Music Snippet Classification
Ensemble of ResNet34 models for classifying music audio snippets by singer gender
Overview
This project implements an ensemble of deep learning models to classify 3-second audio snippets into 4 gender-based categories, achieving 80.42% accuracy. The pipeline combines vocal separation, custom mel-frequency feature extraction, and ensemble learning techniques.
Course: CSCI-SHU 360 Machine Learning
Institution: New York University Shanghai
Final Accuracy: 80.42%
Repository: GitHub - Audio-Classification
Report: Final Report (PDF)
Problem Statement
The challenge was to classify short music snippets (3 seconds) into 4 categories based on singer gender.

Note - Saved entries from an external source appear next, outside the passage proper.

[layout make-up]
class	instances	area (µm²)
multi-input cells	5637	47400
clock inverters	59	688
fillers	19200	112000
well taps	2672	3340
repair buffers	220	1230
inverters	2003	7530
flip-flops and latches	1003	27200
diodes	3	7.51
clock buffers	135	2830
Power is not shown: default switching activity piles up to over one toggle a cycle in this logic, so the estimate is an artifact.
[config.mk]
export PLATFORM = sky130hd
export DESIGN_NAME = rate_monotonic_tick_scheduler_core
export DESIGN_NICKNAME = d
export VERILOG_FILES = /design/src/design/rmts_pkg.sv /design/src/design/rmts_task.sv /design/src/design/rmts_arbiter.sv /design/src/design/rate_monotonic_tick_scheduler_core.sv
export VERILOG_INCLUDE_DIRS = /design/src /design/src/design
export SDC_FILE = /design/constraint.sdc
export NUM_CORES = 1
export LEC_CHECK = 0
export BUFFER_PORTS_ARGS = -buffer_cell sky130_fd_sc_hd__buf_2
export CORE_MARGIN = 3
export CORE_UTILIZATION = 60
export DETAILED_ROUTE_END_ITERATION = 16
export GPL_ROUTABILITY_DRIVEN = 0
export MAX_ROUTING_LAYER = met4
export PLACE_DENSITY = 0.76
export REMOVE_ABC_BUFFERS = 1
export SYNTH_ARGS = -nofsm -noshare
export SYNTH_HDL_FRONTEND = slang
export SYNTH_SLANG_ARGS = --single-unit
[constraint.sdc]
create_clock -name clock -period 19 [get_ports clock]
set_clock_uncertainty 0.1 [all_clocks]
set_input_delay 4.75 -clock clock [delete_from_list [all_inputs] [get_ports clock]]
set_output_delay 4.75 -clock clock [all_outputs]
set_load 0.01 [all_outputs]
[src/design/assert_macros.svh]
// Assertion macros used by the scheduler core.
// Assertions are checked in simulation and compile to nothing in synthesis.
`ifndef ASSERT_MACROS_SVH
`define ASSERT_MACROS_SVH
`ifndef SYNTHESIS
// Checked at every rising clock edge outside reset.
`define ASSERT_PROP(lbl, clk, rst, prop) \
   lbl: assert property (@(posedge clk) disable iff (rst) (prop)) \
      else $error("assertion failed");
// Checked at every rising clock edge, during reset too.
`define ASSERT_PROP_ALWAYS(lbl, clk, prop) \
   lbl: assert property (@(posedge clk) (prop)) \
      else $error("assertion failed");
`else
`define ASSERT_PROP(lbl, clk, rst, prop)
`define ASSERT_PROP_ALWAYS(lbl, clk, prop)
`endif
`endif

[src/design/rmts_pkg.sv]
`timescale 1ns / 1ps
// ----------------------------------------------------------------------------
// Rate-monotonic scheduler package
// Widths, register indexes, the grant record and helper functions.
// ----------------------------------------------------------------------------
package rmts_pkg;

   localparam int TASK_SLOTS     = 4;
   localparam int TASK_COUNT_DEF = 4;
   localparam int DATA_W         = 16;
   localparam int TASK_IDX_W     = 2;
   localparam int CSR_INDEX_W    = 3;
   localparam int REQ_TDATA_W    = 8;
   localparam int RSP_TDATA_W    = 24;

   // Register indexes: run lengths first, then release intervals.
   localparam logic [CSR_INDEX_W-1:0] CSR_RUN_BASE      = 3'd0;
   localparam logic [CSR_INDEX_W-1:0] CSR_INTERVAL_BASE = 3'd4;

   // Winner of one scheduling decision.
   typedef struct packed {
      logic                  busy;
      logic [TASK_IDX_W-1:0] index;
   } grant_type;

   // An interval of zero behaves as an interval of one.
   function automatic logic [DATA_W-1:0] eff_interval(input logic [DATA_W-1:0] value);
      logic [DATA_W-1:0] result;
      result = (value == '0) ? DATA_W'(1) : value;
      return result;
   endfunction

endpackage

[src/design/rmts_task.sv]
`timescale 1ns / 1ps
// ----------------------------------------------------------------------------
// Rate-monotonic scheduler task slot
// Holds one task's phase counter and outstanding work, reloads the work on
// each release and takes one tick off when the task is granted.
// ----------------------------------------------------------------------------
module rmts_task (
   input  logic                         clock,
   input  logic                         reset,
   input  logic                         step,
   input  logic                         restart,
   input  logic                         grant,
   input  logic [rmts_pkg::DATA_W-1:0]  run_ticks,
   input  logic [rmts_pkg::DATA_W-1:0]  interval_eff,
   output logic                         pending
);
   import rmts_pkg::*;

   logic [DATA_W-1:0] phase_ff, phase_in;
   logic [DATA_W-1:0] work_ff, work_in;
   logic [DATA_W-1:0] phase_cur;
   logic [DATA_W-1:0] work_now;
   logic [DATA_W:0]   phase_next;

   // A restart makes this tick time zero, which is also a release instant.
   assign phase_cur  = restart ? '0 : phase_ff;
   assign work_now   = (phase_cur == '0) ? run_ticks : work_ff;
   assign pending    = (work_now != '0);
   assign phase_next = {1'b0, phase_cur} + (DATA_W + 1)'(1);

   // The phase wraps once it reaches the interval, even after a shrink.
   always_comb begin
      phase_in = (phase_next >= {1'b0, interval_eff}) ? '0 : phase_next[DATA_W-1:0];
      work_in  = grant ? (work_now - DATA_W'(1)) : work_now;
   end

   always_ff @(posedge clock) begin
      if (reset) begin
         phase_ff <= '0;
         work_ff  <= '0;
      end else if (step) begin
         phase_ff <= phase_in;
         work_ff  <= work_in;
      end
   end

endmodule

[src/design/rmts_arbiter.sv]
`timescale 1ns / 1ps
// ----------------------------------------------------------------------------
// Rate-monotonic scheduler arbiter
// Picks the pending task with the smallest interval, ties to the lower index.
// ----------------------------------------------------------------------------
module rmts_arbiter #(
   parameter int TASK_COUNT = rmts_pkg::TASK_COUNT_DEF
) (
   input  logic [TASK_COUNT-1:0]        pending,
   input  logic [rmts_pkg::DATA_W-1:0]  interval_eff [TASK_COUNT],
   output rmts_pkg::grant_type          grant
);
   import rmts_pkg::*;

   logic [DATA_W-1:0] best;

   // Strict less-than keeps the earlier index on a tie.
   always_comb begin
      grant = '0;
      best  = '0;
      for (int i = 0; i < TASK_COUNT; i++) begin
         if (pending[i] && (!grant.busy || interval_eff[i] < best)) begin
            grant.busy  = 1'b1;
            grant.index = TASK_IDX_W'(i);
            best        = interval_eff[i];
         end
      end
   end

endmodule

[src/design/rate_monotonic_tick_scheduler_core.sv]
`timescale 1ns / 1ps
// A tick item is registered in the input register on acceptance; its result is
// registered in the result register; task slots and arbiter settle in between.
// Throughput: one tick per cycle while rsp_tready is high.
// Reset: synchronous; clears phases, work, tick count, run lengths (0) and
// intervals (1), and empties both pipeline registers.
// ----------------------------------------------------------------------------
// Rate-monotonic tick scheduler core
// Each item is one tick; releases tasks on their intervals and reports which
// task runs on that tick, with the tick number.
// ----------------------------------------------------------------------------
`include "assert_macros.svh"

module rate_monotonic_tick_scheduler_core #(
   parameter int TASK_COUNT = rmts_pkg::TASK_COUNT_DEF
) (
   input  logic                                 clock,
   input  logic                                 reset,
   // Tick items in.
   input  logic                                 req_tvalid,
   output logic                                 req_tready,
   input  logic [rmts_pkg::REQ_TDATA_W-1:0]     req_tdata,  // [0] restart, rest zero
   // Schedule results out.
   output logic                                 rsp_tvalid,
   input  logic                                 rsp_tready,
   output logic [rmts_pkg::RSP_TDATA_W-1:0]     rsp_tdata,  // [0] busy_res,
                                                            // [2:1] task_index,
                                                            // [18:3] tick_number
   // Register writes.
   input  logic                                 csr_we,
   input  logic [rmts_pkg::CSR_INDEX_W-1:0]     csr_index,
   input  logic [rmts_pkg::DATA_W-1:0]          csr_wdata
);
   import rmts_pkg::*;

   logic [DATA_W-1:0]     run_ticks_ff [TASK_SLOTS];
   logic [DATA_W-1:0]     interval_ff  [TASK_SLOTS];
   logic [DATA_W-1:0]     interval_eff [TASK_COUNT];

   logic                  in_valid_ff;
   logic                  in_restart_ff;
   logic                  advance;

   logic [DATA_W-1:0]     tick_ff, tick_in, tick_now;
   logic [TASK_COUNT-1:0] pending;
   logic [TASK_COUNT-1:0] grant_vec;
   grant_type             grant;

   logic                  rsp_valid_ff;
   grant_type             rsp_grant_ff;
   logic [DATA_W-1:0]     rsp_tick_ff;

   // Configuration registers.
   always_ff @(posedge clock) begin
      if (reset) begin
         for (int i = 0; i < TASK_SLOTS; i++) begin
            run_ticks_ff[i] <= '0;
            interval_ff[i]  <= DATA_W'(1);
         end
      end else if (csr_we) begin
         for (int i = 0; i < TASK_SLOTS; i++) begin
            if (csr_index == CSR_RUN_BASE + CSR_INDEX_W'(i)) begin
               run_ticks_ff[i] <= csr_wdata;
            end
            if (csr_index == CSR_INTERVAL_BASE + CSR_INDEX_W'(i)) begin
               interval_ff[i] <= csr_wdata;
            end
         end
      end
   end

   // Input register; the tick is processed when the result register frees up.
   assign advance    = in_valid_ff && (!rsp_valid_ff || rsp_tready);
   assign req_tready = !in_valid_ff || advance;

   always_ff @(posedge clock) begin
      if (reset) begin
         in_valid_ff <= 1'b0;
      end else if (req_tready) begin
         in_valid_ff <= req_tvalid;
      end
   end

   always_ff @(posedge clock) begin
      if (req_tready && req_tvalid) begin
         in_restart_ff <= req_tdata[0];
      end
   end

   // Tick counter.
   assign tick_now = in_restart_ff ? '0 : tick_ff;
   assign tick_in  = tick_now + DATA_W'(1);

   always_ff @(posedge clock) begin
      if (reset) begin
         tick_ff <= '0;
      end else if (advance) begin
         tick_ff <= tick_in;
      end
   end

   // Task slots.
   for (genvar g = 0; g < TASK_COUNT; g++) begin : g_task
      assign interval_eff[g] = eff_interval(interval_ff[g]);
      assign grant_vec[g]    = grant.busy && (grant.index == TASK_IDX_W'(g));

      rmts_task u_task (
         .clock        (clock),
         .reset        (reset),
         .step         (advance),
         .restart      (in_restart_ff),
         .grant        (grant_vec[g]),
         .run_ticks    (run_ticks_ff[g]),
         .interval_eff (interval_eff[g]),
         .pending      (pending[g])
      );
   end

   rmts_arbiter #(
      .TASK_COUNT (TASK_COUNT)
   ) u_arbiter (
      .pending      (pending),
      .interval_eff (interval_eff),
      .grant        (grant)
   );

   // Result register.
   always_ff @(posedge clock) begin
      if (reset) begin
         rsp_valid_ff <= 1'b0;
      end else if (advance) begin
         rsp_valid_ff <= 1'b1;
      end else if (rsp_tready) begin
         rsp_valid_ff <= 1'b0;
      end
   end

   always_ff @(posedge clock) begin
      if (advance) begin
         rsp_grant_ff <= grant;
         rsp_tick_ff  <= tick_now;
      end
   end

   assign rsp_tvalid = rsp_valid_ff;
   assign rsp_tdata  = {(RSP_TDATA_W - DATA_W - TASK_IDX_W - 1)'(0),
                        rsp_tick_ff, rsp_grant_ff.index, rsp_grant_ff.busy};

   // Checks.
   `ASSERT_PROP(a_idle_index_zero, clock, reset,
      rsp_valid_ff && !rsp_grant_ff.busy |-> rsp_grant_ff.index == '0)
   `ASSERT_PROP(a_grant_in_range, clock, reset,
      grant.busy |-> 32'(grant.index) < TASK_COUNT)
   `ASSERT_PROP(a_restart_tick_zero, clock, reset,
      advance && in_restart_ff |=> rsp_tick_ff == '0)
   `ASSERT_PROP_ALWAYS(a_reset_empties, clock,
      $past(reset) |-> !rsp_valid_ff && !in_valid_ff)

endmodule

This task required distinguishing vocal characteristics while handling:
- Background instrumentation that obscures vocal features
- Limited temporal context (only 3 seconds per sample)
- High inter-class similarity in vocal characteristics
- Need for robust feature representation from raw audio
Methodology
1. Preprocessing Pipeline
Vocal Separation
- Utilized Spleeter to isolate vocal tracks from background music
- Achieved approximately 5% accuracy improvement
- Focused model attention on singer characteristics rather than instrumentation
Feature Extraction
Implemented custom mel-frequency filter bank feature extraction:
# Configuration
Sample rate: 16kHz
Segment length: 3 seconds
Pre-emphasis filter: α = 0.97
Frame size: 25ms (400 samples)
Frame stride: 10ms (160 samples)
Window: Hamming
FFT size: 1024
Mel filter banks: 40 banks (0-8000 Hz)
Output shape: (299, 40) per sample
Rather than using pre-built MFCC functions, I implemented the mel-frequency filter bank computation from scratch, providing:
- Fine-grained control over audio representation
- Custom optimization for 3-second snippets
- Better understanding of the feature extraction process
Features are saved as individual .npz files for efficient loading during training.
2. Model Architecture
Base Model: ResNet34
Architecture modifications:
- Modified input layer to accept 1-channel spectrograms (299×40)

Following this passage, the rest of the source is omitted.